Why “agentic” stopped being a buzzword sometime last year
Look I was a skeptic. Genuinely. In 2024 half of what got sold as an “agent” was a chatbot with a database connection and a marketing budget.
Something shifted though. The orchestration layers got boring in the best possible way, models got good enough to plan multi-step work without wandering off, and suddenly the bottleneck wasn’t the tech at all. McKinsey’s team put it well in their banking explainer the tooling around AI is genuinely getting simpler because the models keep getting more powerful. The hard part moved to your org chart. Which nobody wants to hear. McKinsey
Numbers back it up, annoyingly. Adoption across finance teams jumped past 40% this year, up something like sixfold from 2025. And in 2025 alone, fifty of the biggest banks on the planet put their hands up with 160-plus agentic use cases between them. That’s not a pilot wave anymore. That’s a stampede.
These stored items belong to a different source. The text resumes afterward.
===== ./run.sh =====
#!/bin/bash
# OpenROAD 26Q1-2900-gdf79404cd8, Yosys 0.63+post, stock flow scripts
make -C /OpenROAD-flow-scripts/flow DESIGN_CONFIG=/design/flow/config.mk WORK_HOME=/design/flow/orfs finish

===== ./config.mk =====
export PLATFORM = sky130hd
export DESIGN_NAME = ejericio2
export DESIGN_NICKNAME = ejericio2
export VERILOG_FILES = /design/flow/design.v
export SDC_FILE = /design/flow/constraint.sdc
export NUM_CORES = 4
export LEC_CHECK = 1
export CORE_AREA = 10 10 70 70
export DIE_AREA = 0 0 80 80

===== ./constraint.sdc =====
current_design ejericio2

set clk_period 1.8
set clk_io_pct 0.2

create_clock -name clk0 -period $clk_period [get_ports {clk}]

set non_clock_inputs [all_inputs -no_clocks]
set_input_delay [expr $clk_period * $clk_io_pct] -clock clk0 $non_clock_inputs
set_output_delay [expr $clk_period * $clk_io_pct] -clock clk0 [all_outputs]

===== ./design.v =====
module flip_flop(input wire clk, reset, set,
				 input wire[3:0] d, 
				 output reg[3:0] q);	
	always @ (posedge clk or posedge reset or posedge set)begin
		if (reset) begin
			q <= 4'b0;
		end
		else if (set) begin
			q <= 4'b1111;
		end
		else begin
			q <= d;
		end
	end    
endmodule
module flip_flop_1(input wire clk, reset,
				 input wire d, 
				 output reg q);	
	always @ (posedge clk or posedge reset)begin
		if (reset) begin
			q <= 1'b0;
		end
		else begin
			q <= d;
		end
	end    
endmodule
module ejericio1(input wire A, B, clk, reset, 
				 output wire Y);	
	wire d1, d0, q1, q0;
	assign d0 = ~q0 & ~q1 & A;
	assign d1 = (q0 & B) | (q1 & A & B);
	assign Y = q1 & A & B; 
	flip_flop_1 F1(clk, reset, d1, q1);
	flip_flop_1 F0(clk, reset, d0, q0);
endmodule
module ejericio2(input wire A, clk, reset, 
				 output wire Y2, Y1, Y0);	
	wire d2, d1, d0, q2, q1, q0;
	assign d0 = ~q0;
	assign d1 = (~q1 & q0 & A) | (q1 & ~q0 & A) | (q1 & q0 & ~A) | (~q1 & ~q0 & ~A);
	assign d2 = (~q2 & q1 & q0 & A) | (~q2 & ~q1 & ~q0 & ~A) | (q2 & ~q1 & q0) | (q2 & ~q0 & A) | (q2 & q1 & ~A);
	flip_flop_1 F2(clk, reset, d2, q2);
	flip_flop_1 F1(clk, reset, d1, q1);
	flip_flop_1 F0(clk, reset, d0, q0);
	assign Y0 = q1 ^ q0;  
	assign Y1 = q1 ^ q2;
	assign Y2 = q2;	
endmodule

==> job_summary.md <==
## PnR job results

| Metric | Value |
|---|---|
| FP Rows | 21 |
| Post-Route Setup TNS | 0 ps |
| Drt drc | 0 |
| Worst-path clk slew | 30 ps |
| CP arrival | 1380 ps |
| Worst Path Buf+Inv | 2 |
| Worst-path cell chain | inv_2, ha_4, clkdlybuf4s50_1 |
| GRT Overall Usage | 1.923% |
| Diode count | 0 |
| Worst path max stage delay | 460 ps |
| Slew headroom | 89.43% |
| Init Core Util | 6.813% |
| Synth Instances | 22 |
| Hpwl dp | 411.4 µm |
| Period utilization | 96.45% |
| Vias in the first global route | 234 |
| Power Density | 833.2 nW/µm² |
| I/O Pins | 6 |
| Share of layout cells above drive strength 1 | 34.21% |
| Antenna violations before repair | 0 |
| PortBufs | 5 |
| Area share, top type | 43.01% |
| Setup WS post-layout | 63.84 ps |
| Crit path time final | 1736 ps |
| Yosys cell count | 22 |
| HP Class | in -> async |
| Critical Path RT | 1440 ps |
| Via count | 206 |
| CP Capture Type | output pin |
| Largest cells by area | ha_1 43%, dfrtp_1 32%, inv_1 6.5% |
| Max Root-Sink Buffers | 2 |
| Via density | 2.452 |
| Clock root buffer | clkbuf_4 |
| CP Max Fanout | 3 |
| Cell family with most CP delay | buffers and inverters |
| Final setup vio count | 0 |
| H-tree Lvls | 1 |
| Slowest cell on the critical path | clkdlybuf4s50_1 |
| Fill cells | 403 |
| Crit start category | flop |
| Antenna-violating nets left | 0 |
| Initial drt markers | 1 |
| DIE AREA | 6400 µm² |
| Placer Congestion | 0.6771 |
| Area growth from synthesis to layout | 86.56% |
| Core ar. | 3416 µm² |
| Dpl ws | 127.3 ps |
| Final Hold Viols | 0 |
| Area leader, netlist | ha_1 |
| Logic area | 155.1 µm² |
| Post-Syn Area | 232.7 µm² |
| Flops after synth | 3 |
| CTS Buf Count | 3 |
| Crit path kind | reg -> out |
| Final core utilization | 12.71% |
| Most frequent cells in the layout | 7 x ha_1, 7 x buf_4, 4 x clkdlybuf4s50_1 |
| Max cap viols | 0 |
| Die height | 80 µm |
| Run status | finished clean |
| Slew @ Worst Pin | 157.4 ps |
| Tool Warnings | 31 |
| Area reported by Yosys stat | 232.7 µm² |
| Peak supply drop | 0.2173 mV |
| FMAX | 576.0 MHz |
| Num Clock Sinks | 3 |
| Clk_skew | 0.8626 ps |
| Drt first pass iters | 2 |
| Congestion Overflow GR | 0 |
| Worst-Skew Late Latency | 230 ps |
| P_leak | 0.2058 nW |
| First-pass GRT wire length | 972 µm |
| Detailed Route WL | 557 µm |
| Avg WL per Cell | 6.631 µm |
| Die Wd | 80 µm |
| Synth unique cells | 9 |
| Pin count of the biggest net entering global routing | 5 |
| Final Max Tran Viols | 0 |
| Syn avg cell area | 10.58 µm² |
| Synth warnings | 1 |
| Seq/Total Area, Yosys | 32.26% |
| RSZ-0062 raised after global routing | false |
| Reg area | 75.07 µm² |
| CTS tree | yes |
==> layout make-up <==
cell class	count	area share (%)
Sequential cell	3	17.29
Tap cell	46	13.26
Multi-Input combinational cell	15	35.73
Timing Repair Buffer	12	24.21
Clock buffer	4	6.052
Inverter	4	3.458
==> path summary, 6_finish.rpt <==
kind	start	cells past startpoint	end	slack (ps)
max reg2reg	F1.q	5	F2.q	460
min in group clk0	F0.q	1	F0.q	470
min reg2reg	F0.q	1	F0.q	470
max	F1.q	3	Y1	60
max in group asynchronous	reset	2	F1.q	1370
min	reset	2	F2.q	300
==> cells in the mapped netlist, drive strengths merged <==
library cell,n
ha,8
a21oi,2
nor2,1
o21ai,1
dfrtp,3
inv,4
a22oi,1
nor3,1
mux2,1
==> where the power goes <==
| part | leakage, nW | switching [mW] | total, mW | internal [mW] |
|---|---|---|---|---|
| combinational | 0.153 | 0.0585 | 0.158 | 0.0997 |
| sequential | 0.0382 | 0.00908 | 0.0882 | 0.0791 |
| clock | 0.0150 | 0.0325 | 0.115 | 0.0829 |
| total | 0.206 | 0.100 | 0.362 | 0.262 |
==> registers in the layout (all words and copies together) (netlist names) <==
signal	count
F1.q	1
F2.q	1
F0.q	1
==> metrics by stage <==
stage               power (mW)  hold slack, ps  std cells  cell area, µm²
floorplan               0.1307           113.6         22           232.7
global placement        0.2046           551.4         73           340.3
detailed placement      0.2035           552.7         73           340.3
CTS                     0.3537           302.5         82           404.1
global route            0.4050           310.4         84           434.2
finish                  0.3617           300.8         84           434.2
==> what timing repair did <==
item | CTS | global route
endpoints found under the setup margin | 2 | 2
buffers inserted | 5 | 2
resized | 1 | 3
hold buffers | 0 | 0
==> cells by family after synthesis <==
| kind of cell | count (synthesis) | share of synthesized area [%] |
|---|---|---|
| adders and majority gates | 8 | 43.01 |
| buffers and inverters | 4 | 6.450 |
| muxes | 1 | 4.838 |
| and+or+nand+nor | 2 | 3.760 |
| DFF | 3 | 32.26 |
| AOI/OAI and AO/OA | 4 | 9.677 |
==> metal layers <==
metal	global-route usage [%]	wire length, µm	share of wire, %
met5	0	0	0
met4	0.7042	27	4.8
met3	1.364	51	9.2
met2	3.050	249	45
met1	1.931	228	41
Power and IR drop assume default switching activity.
But a stampede where most people are still running in circles. Roughly one in ten companies has actually shipped agents to production. Everyone plans to. Very few have.
Where the projects break
It’s rarely the model. I’ve seen exactly one deployment fail because the reasoning was bad.
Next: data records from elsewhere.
==> /design/flow/run.sh <==
#!/bin/bash
# OpenROAD 26Q1-2900-gdf79404cd8, Yosys 0.63+post, stock flow scripts
make -C /OpenROAD-flow-scripts/flow DESIGN_CONFIG=/design/flow/config.mk WORK_HOME=/design/flow/orfs finish
==> /design/flow/config.mk <==
export PLATFORM = sky130hd
export DESIGN_NAME = Microcode
export DESIGN_NICKNAME = Microcode
export VERILOG_FILES = /design/flow/design.v
export SDC_FILE = /design/flow/constraint.sdc
export NUM_CORES = 4
export LEC_CHECK = 1
export CORE_AREA = 10 10 70 70
export DIE_AREA = 0 0 80 80
==> /design/flow/constraint.sdc <==
current_design Microcode

set clk_period 3.2
set clk_io_pct 0.2

create_clock -name clk0 -period $clk_period

set non_clock_inputs [all_inputs -no_clocks]
set_input_delay [expr $clk_period * $clk_io_pct] -clock clk0 $non_clock_inputs
set_output_delay [expr $clk_period * $clk_io_pct] -clock clk0 [all_outputs]
==> flow/design.v <==
`timescale 1ns / 1ps
module ButtonDebounce
    #(
        parameter NR_OF_CLKS=4096,
        localparam COUNTER_WIDTH=(NR_OF_CLKS >= 'h100000 ? 20 : 
     NR_OF_CLKS >= 'h80000 ? 19 : 
     NR_OF_CLKS >= 'h40000 ? 18 : 
     NR_OF_CLKS >= 'h20000 ? 17 : 
     NR_OF_CLKS >= 'h10000 ? 16 : 
     NR_OF_CLKS >= 'h8000 ? 15 : 
     NR_OF_CLKS >= 'h4000 ? 14 : 
     NR_OF_CLKS >= 'h2000 ? 13 : 
     NR_OF_CLKS >= 'h1000 ? 12 : 
     NR_OF_CLKS >= 'h800 ? 11 : 
     NR_OF_CLKS >= 'h400 ? 10 : 
     NR_OF_CLKS >= 'h200 ? 9 : 
     NR_OF_CLKS >= 'h100 ? 8 : 
     NR_OF_CLKS >= 'h80 ? 7 : 
     NR_OF_CLKS >= 'h40 ? 6 : 
     NR_OF_CLKS >= 'h20 ? 5 : 
     NR_OF_CLKS >= 'h10 ? 4 : 
     NR_OF_CLKS >= 'h8 ? 3 : 
     NR_OF_CLKS >= 'h4 ? 2 : 1)
    )
    (
        input wire clk,
        input wire sig,
        output wire pls
    );
    reg [COUNTER_WIDTH-1:0] counter = {COUNTER_WIDTH{1'b0}};
    reg lastSig = 1'b0;
    reg stable = 1'b0;
    reg lastStable = 1'b0;
    assign pls = ((lastStable == 1'b0) && (stable == 1'b1)) ? 1'b1 : 1'b0;
    always @(posedge clk)
    begin
        if (sig == lastSig)
        begin
            if (counter == NR_OF_CLKS-1)
                stable <= lastSig;
            else
                counter <= counter + 1'b1;
        end
        else
        begin
            counter <= {COUNTER_WIDTH{1'b0}};
            lastSig <= sig;
        end
    end
    always @(posedge clk)
    begin
        lastStable <= stable;
    end
endmodule
`timescale 1ns / 1ps
module directconnection(
	input wire clk,
   input wire [7:0] sw,
	input wire [4:0] btn,
   output wire [7:0] Led,
	output wire [7:0] seg,
	output wire [3:0] an
   );
	wire add;
	wire sub;
	wire mul;
	wire div;
	wire rst;
	wire [6:0] inp;
	reg [15:0] cnt;
	assign inp = sw;
	assign Led = sw;
	LedDriver Display(.clk(clk), .value(cnt), .enable(4'b1111), .bcd(sw[7]), .SSEG_CA(seg), .SSEG_AN(an));
	ButtonDebounce add_button_debounce(.clk(clk), .sig(btn[0]), .pls(add));
	ButtonDebounce sub_button_debounce(.clk(clk), .sig(btn[4]), .pls(sub));
	ButtonDebounce mul_button_debounce(.clk(clk), .sig(btn[2]), .pls(mul));
	ButtonDebounce div_button_debounce(.clk(clk), .sig(btn[3]), .pls(div));
	ButtonDebounce rst_button_debounce(.clk(clk), .sig(btn[1]), .pls(rst));
	always @(posedge clk)
	begin
		if (add == 1'b1) 
			cnt <= cnt + inp;
		else if (sub == 1'b1)
			cnt <= cnt - inp;
		else if (mul == 1'b1)
			cnt <= cnt * inp;
		else if (div == 1'b1)
			cnt <= cnt / inp;
		else if (rst == 1'b1)
			cnt <= 15'b0;
	end
endmodule
`timescale 1ns / 1ps
module hex2bcd(sys_clk, HexIn, BCD_out, busy);
        input [15:0] HexIn;     
    input sys_clk;
    output reg [15:0] BCD_out = 0;
        output reg busy = 0;
       reg [3:0] digit0, digit1, digit2, digit3;
       wire carry0, carry1, carry2;
       reg [4:0] counter =0;
       assign carry0=(digit0>4);
       assign carry1=(digit1>4);
       assign carry2=(digit2>4);
       always @(posedge sys_clk) begin
              if (counter==0) begin
                     digit0<=0;
                     digit1<=0;
                     digit2<=0;
                     digit3<=0;
                     busy <= 1'b1;
                     counter <= counter + 1;
              end
              else if (counter<17) begin
                if (carry0)
                           digit0<={digit0-5,HexIn[16-counter]};
                else
                           digit0<={digit0[2:0],HexIn[16-counter]};
                if (carry1)
                           digit1<={digit1-5,carry0};
                else
                           digit1<={digit1[2:0],carry0};
                if (carry2)
                           digit2<={digit2-5,carry1};
                else
                           digit2<={digit2[2:0],carry1};
                digit3<={digit3[2:0],carry2};
                counter <= counter + 1;
              end 
              else if (counter == 17 ) begin
                     if( HexIn < 10000 )  
                           BCD_out <= {digit3,digit2,digit1,digit0};  
                     else
                           BCD_out <= 16'h9999;  
                     busy <= 1'b0;
                           counter <= 0;
              end
       end
endmodule
module LedDriver(input clk,
                 input [15:0] value,
                 input [3:0] enable,
					  input bcd,
                 output reg [7:0] SSEG_CA,
                 output reg [3:0] SSEG_AN);
  reg [1:0] state;
  reg [3:0] digit;
  reg [16:0] timer;
  wire [15:0] BCD_out;
  hex2bcd MyHex2BCD(clk, value, BCD_out, busy);
  always @(posedge clk) begin
    timer <= timer + 1;
    if (timer == 20000) begin
      timer <= 0;
      state <= state + 1;
    end
    case (state)
    0: begin SSEG_AN <= enable[0] ? 8'b11111110 : 8'b11111111; digit = bcd ? BCD_out[3:0] : value[3:0];  end
    1: begin SSEG_AN <= enable[1] ? 8'b11111101 : 8'b11111111; digit = bcd ? BCD_out[7:4] : value[7:4];  end
    2: begin SSEG_AN <= enable[2] ? 8'b11111011 : 8'b11111111; digit = bcd ? BCD_out[11:8] : value[11:8]; end
    3: begin SSEG_AN <= enable[3] ? 8'b11110111 : 8'b11111111; digit = bcd ? BCD_out[15:12] : value[15:12];end
    endcase
    case (digit)
    0: SSEG_CA  <= 8'b11000000;
    1: SSEG_CA  <= 8'b11111001;
    2: SSEG_CA  <= 8'b10100100;
    3: SSEG_CA  <= 8'b10110000;
    4: SSEG_CA  <= 8'b10011001;
    5: SSEG_CA  <= 8'b10010010;
    6: SSEG_CA  <= 8'b10000010;
    7: SSEG_CA  <= 8'b11111000;
    8: SSEG_CA  <= 8'b10000000;
    9: SSEG_CA  <= 8'b10010000;
    10: SSEG_CA <= 8'b10001000;  
    11: SSEG_CA <= 8'b10000011;  
    12: SSEG_CA <= 8'b10100111;  
    13: SSEG_CA <= 8'b10100001;  
    14: SSEG_CA <= 8'b10000110;  
    15: SSEG_CA <= 8'b10001110;  
    endcase
  end
endmodule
The rest? Data that lives in four systems that don’t speak, a governance framework nobody wrote until month eight, and a sponsor who leaves for another bank halfway through. Boring reasons. Preventable ones. Your vendor choice matters mostly because a good partner has already tripped over all three at someone else’s institution and knows where the holes are.
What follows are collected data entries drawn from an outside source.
==> flow/design.v <==
module fifo #(
    parameter WIDTH = 8,
    parameter DEPTH_LOG2 = 2  
) (
    input  logic               clk,
    input  logic               rst_n,
    input  logic               push_valid,
    input  logic [WIDTH - 1:0] push_data,
    output logic               push_ready,
    output logic               pop_valid,
    output logic [WIDTH - 1:0] pop_data,
    input  logic               pop_ready
);
generate
    if (DEPTH_LOG2 == 0) begin : single_element_fifo
        logic fifo_full; 
        assign push_ready = ~fifo_full || (fifo_full && pop_ready); 
        assign pop_valid  = fifo_full;                              
        always @(posedge clk or negedge rst_n) begin
            if (!rst_n) begin
                fifo_full <= 1'b0;
                pop_data <= 'x;
            end else begin
                if (push_valid && pop_ready) begin
                    pop_data <= push_data; 
                    fifo_full <= 1'b1;     
                end
                else if (push_valid && ~fifo_full) begin
                    pop_data <= push_data; 
                    fifo_full <= 1'b1;     
                end
                else if (pop_ready && fifo_full) begin
                    fifo_full <= 1'b0;     
                    pop_data <= 'x;        
                end
            end
        end
    end else begin : multi_element_fifo
        logic [(DEPTH_LOG2 != 0 ? DEPTH_LOG2 - 1 : 0):0] front;
        logic [(DEPTH_LOG2 != 0 ? DEPTH_LOG2 - 1 : 0):0] back;
        logic [(DEPTH_LOG2 + 1):0] count;
        logic [WIDTH - 1:0] q[0:(1 << DEPTH_LOG2)-1];
        logic [(DEPTH_LOG2 + 1):0] new_count;
        logic [(DEPTH_LOG2 != 0 ? DEPTH_LOG2 - 1 : 0):0] new_front;
        logic temp_pop_valid;
        assign new_count = count + (push_valid ? 1 : 0) - (pop_ready ? 1 : 0);
        assign new_front = front + (pop_ready && count != 0 ? 1 : 0);
        always @(posedge clk or negedge rst_n) begin
            if (!rst_n) begin
                front <= 0;
                back <= 0;
                pop_valid <= 1'b0;
                pop_data <= 'x;
                count <= 0;
                push_ready <= 1'b1;
            end else begin
                if (push_valid && new_count <= (1 << DEPTH_LOG2)) begin
                    q[back] <= push_data;
                    back <= (back + 1);
                end
                front <= new_front;
                count <= new_count;
                push_ready <= new_count < (1 << DEPTH_LOG2);
                temp_pop_valid = new_count != 0 || push_valid;
                pop_valid <= temp_pop_valid;
                pop_data <= temp_pop_valid ? (new_front == back && push_valid ? push_data : q[new_front]) : 'x;
            end
        end
    end
endgenerate
endmodule
module trigger_counter #(
    parameter WIDTH = 8
) (
  input logic clk,
  input logic rst_n,
  input  logic [WIDTH-1:0] delta,
  output logic             delta_ready,
  input  logic             pop_ready,
  output logic             pop_valid
);
logic [WIDTH-1:0] count;
logic [WIDTH-1:0] temp;
logic [WIDTH-1:0] new_count;
assign temp = count + delta;
assign new_count = temp >= (pop_ready ? 1 : 0) ? temp - (pop_ready ? 1 : 0) : 0;
always @(posedge clk or negedge rst_n) begin
  if (!rst_n) begin
    count <= '0;
  end else begin
    delta_ready <= new_count != {WIDTH{1'b1}};
    count <= new_count;
    pop_valid <= (new_count != 0 || delta != 0);
  end
end
endmodule
==> flow/run.sh <==
#!/bin/bash
# OpenROAD 26Q1-2900-gdf79404cd8, Yosys 0.63+post, stock flow scripts
make -C /OpenROAD-flow-scripts/flow DESIGN_CONFIG=/design/flow/config.mk WORK_HOME=/design/flow/orfs finish
==> flow/config.mk <==
export PLATFORM = sky130hd
export DESIGN_NAME = trigger_counter
export DESIGN_NICKNAME = trigger_counter
export VERILOG_FILES = /design/flow/design.v
export SDC_FILE = /design/flow/constraint.sdc
export NUM_CORES = 4
export LEC_CHECK = 1
export CORE_AREA = 10 10 92 92
export DIE_AREA = 0 0 102 102
==> flow/constraint.sdc <==
current_design trigger_counter

set clk_period 4.0
set clk_io_pct 0.2

create_clock -name clk0 -period $clk_period [get_ports {clk}]

set non_clock_inputs [all_inputs -no_clocks]
set_input_delay [expr $clk_period * $clk_io_pct] -clock clk0 $non_clock_inputs
set_output_delay [expr $clk_period * $clk_io_pct] -clock clk0 [all_outputs]
==> run_results.csv <==
group,metric,value,unit
logic_synthesis,syn-cell-area,942,µm²
logic_synthesis,ys_cells,101,
clock_tree,cts_tree,"done",
clock_tree,cts-hold-fix-buffers,0,
grt,grt_pass1_wl,3710,µm
floorplan,die_h,102,µm
logic_synthesis,postSynthSeqShare,27.6,%
worst_setup_path,cp_data_required_time,3970,ps
grt,grt_max_degree,11,
routing,antenna_cells,0,
routing,wl_per_cell,11.6,µm
worst_hold_path,min-delay-start,"count[0]",
timing,slew_headroom,63.1,%
worst_setup_path,rr_endpoint,"delta_ready",
routing,num_vias,800,
worst_setup_path,cp_max_fo,4,
logic_synthesis,yosys_warnings,1,
clock_tree,cts_resized,0,
timing,timing_hold_violations_final,0,
placement,placedCellCount,189,
run,warnings,25,
logic_synthesis,syn_avg_cell_area,9.33,µm²
worst_setup_path,path_class,"in2reg",
cells_and_area,lay_top_cells,"clkdlybuf4s50_1 (12), nor2_1 (11), ha_1 (9)",
grt,grt_remaining_overflow,0,
timing,finalClockPeriodUsage,88.2,%
timing,fin_ws,471,ps
logic_synthesis,ys_chip_area,942,µm²
worst_setup_path,cpLargestDelayFamily,"AND-OR/OR-AND gates",
floorplan,die_x,102,µm
timing,worst_pin_slew,547,ps
worst_setup_path,setup.worst_path.end_class,"flop",
placement,routabilityCongestion,0.899,
cells_and_area,lay_top_count,"clkdlybuf4s50_1",
worst_setup_path,cp_num_buf_inv,1,
clock_tree,post_cts_buffers,0,
placement,dp_slack,227,ps
floorplan,initCoreUtil,14.6,%
timing,setup_tns,0,ps
worst_setup_path,slowest_stage,"a2111oi_0",
clock_tree,cts_root_buf,"clkbuf_8",
worst_setup_path,r2r_slack,1130,ps
worst_setup_path,critPathLaunchType,"input port",
grt,antenna_found_initial,0,
clock_tree,numCtsBuffers,3,
worst_hold_path,whs_path_depth,4,
clock_tree,h-tree-depth,1,
worst_setup_path,critPathMaxStageDelay,440,ps
timing,period_needed,3530,ps
power_and_ir_drop,p_leak,0.452,nW
logic_synthesis,synth_flop_count,10,
floorplan,rows,29,
logic_synthesis,netlist_instances,101,
timing,clock_skew,3.89,ps
placement,io_buffers,12,
placement,dp_hpwl,1920,µm
timing,setup_viol,0,
cells_and_area,synthToLayoutAreaGrowth,26.8,%
routing,viasPerCell,4.15,
clock_tree,path_clk_slew,50,ps
clock_tree,worstSkewPairLatency,230,ps
floorplan,io_pins,13,
routing,ant_nets,0,
floorplan,chip_area,10400,µm²
routing,remaining_drc_errors,0,
timing,hold_slack,871,ps
clock_tree,cts_max_path_buffers,2,
worst_setup_path,r2r_start,"count[0]",
timing,fmax,283,MHz
routing,firstDrtPassIters,4,
worst_setup_path,r2r_cells,8,
grt,grt_pass1_vias,770,
logic_synthesis,synth.area.top_cells,"dfrtp_1 (21%), ha_1 (12%), edfxtp_1 (6.4%)",
status,status,"completed",
power_and_ir_drop,power.density,799,nW/µm²
grt,track_usage,4.37,%
timing,drv_slew,0,
routing,drt_wl_total,2240,µm
worst_setup_path,crit_chain,"clkdlybuf4s50_1 -> ha_1 -> fa_1 -> a211o_1 -> and3_4 -> o311ai_2 -> nor4_1 -> a2111oi_0 -> nand4_1",
worst_hold_path,hold_path.class,"reg2reg",
routing,drt_iter0_drc,47,
cells_and_area,stdcell_count,193,
logic_synthesis,yosysTopAreaCell,"dfrtp_1",
timing,rsz0062_at_grt,"false",
clock_tree,cts_sinks,10,
floorplan,core_area,6460,µm²
worst_hold_path,min_to,"count[0]",
logic_synthesis,synth.distinct_cells,40,
run,drv_cap,0,
logic_synthesis,top_cell_area_share,21.2,%
worst_setup_path,worstPathArrival,3490,ps
cells_and_area,drive_above_1_share,10.3,%
power_and_ir_drop,ir_drop,0.000352,V
## cell type report
class | count | area [µm²]
flip-flops and latches | 10 | 260
clock inverters | 1 | 3.75
multi-input cells | 84 | 647
fillers | 726 | 5260
clock buffers | 3 | 41.3
well taps | 77 | 96.3
inverters | 5 | 18.8
repair buffers | 13 | 128
## per-stage QoR
| step | power [W] | cell area, µm² | utilization, % |
|---|---|---|---|
| 2_1_floorplan | 0.000716 | 942 | - |
| 3_3_place_gp | 0.000850 | 1150 | 17.8 |
| 3_5_place_dp | 0.000849 | 1150 | 17.8 |
| 4_1_cts | 0.000959 | 1190 | 18.5 |
| 5_1_grt | 0.00105 | 1190 | 18.5 |
| 6_report | 0.000954 | 1190 | 18.5 |
## worst reg2reg max path: cells and delay by family (launching register included)
family	cells	cell delay, ps
compound gates	3	1130
fa+ha+maj	2	630
simple gates	3	500
flops	1	360
## synthesized netlist by cell type (all sizes together)
master,number
nor2,11
ha,9
a21oi,8
dfrtp,8
and3,5
inv,5
nor2b,5
nand4,4
xnor2,4
xor2,4
nand2,3
nand3,3
nor3,3
o311ai,3
a211o,2
a221oi,2
buf,2
edfxtp,2
nor4,2
o21a,2
o21ai,2
or4,2
a2111oi,1
a31oi,1
fa,1
nand2b,1
o211ai,1
o221ai,1
o22ai,1
o41a,1
or2,1
or3,1
## cell families (layout without fill, tap and decap cells)
group                      Yosys count  after routing  synth area share [%]
AOI/OAI and AO/OA                   25             25                  21.9
xor gates and xnor gates             8              8                  7.44
adders and majority gates           10             10                  14.1
buffers and inverters                7             22                  3.72
DFF                                 10             10                  27.6
and+or+nand+nor                     41             41                  25.2
## power by group
group / switching (W) / leakage [nW] / internal [W]
Combinational: 0.000395 / 0.322 / 0.000287
Clock: 0.0000368 / 0.0231 / 0.0000670
Sequential: 0.0000170 / 0.107 / 0.000152
## sequential cells by signal, indices dropped and copies added (netlist names)
register / cells
count: 8
delta_ready: 1
pop_valid: 1
## how the worst max path moves through the flow
stage                    start     endpoint  slack (ps)  depth (start not counted)
after global routing  delta[0]  delta_ready         300                          9
after CTS             delta[0]  delta_ready         460                          9
final                 delta[0]  delta_ready         470                          9
## routing by layer
layer / global-route usage, % / wire (µm) / up-vias
met1: 5.86 / 1040 / 369
met2: 7.46 / 1120 / 11
met3: 0.545 / 56 / 4
li1: - / - / 416
met4: 0.759 / 27 / 0
met5: 0 / 0 / -
Power figures rest on the tool's default switching activity, not on a simulated workload.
How I ranked these five (and why you might rank them differently)
Fair warning: most “best vendor” lists you’ll find are published by the vendor sitting at number one. Cute trick. I’ve tried not to do that.
What I weighted, roughly in order:
Regulatory muscle. Has this firm been in a room with an examiner? Not “are they SOC 2 compliant” everyone is. I mean have their agents survived scrutiny from someone whose job is to be suspicious.
Custom build capability versus shelf product. Huge distinction that gets blurred constantly. Some of these shops will build you something bespoke. Others hand you a platform and a services team to configure it. Neither is wrong. They’re just different purchases, and confusing the two is how banks end up with a $2M license and no use case.
Evidence of live deployments. Not logos on a wall. Named workflows, measurable before-and-after.
Whether they’ll tell you no. My favourite signal, honestly. A partner who pushes back on a bad use case in the sales cycle is worth three who nod along. I’ve hired the nodders. Don’t be me in 2023.
Alright. The list.
1. Kore.ai the one your enterprise architecture team will actually approve
Start here if you’re a mid-to-large institution with a nervous CIO.
Kore.ai runs a dedicated financial services practice and has collected analyst recognition from Gartner, Forrester and Everest Group across both conversational and agentic categories. Their AI for Banking offering covers retail banking, wealth management, insurance and back-office functions, with prebuilt capabilities so institutions aren’t starting from a blank file. Kore.ai
Here’s what sold me the first time I saw it properly. The governance layer isn’t bolted on. Audit logging, role-based access, encryption, configurable guardrails it’s all sitting there from day one, which means your risk committee gets answers instead of promises. They’ve also got somewhere north of 300 pre-built agents and templates, so the “what do we even automate first” paralysis gets shorter.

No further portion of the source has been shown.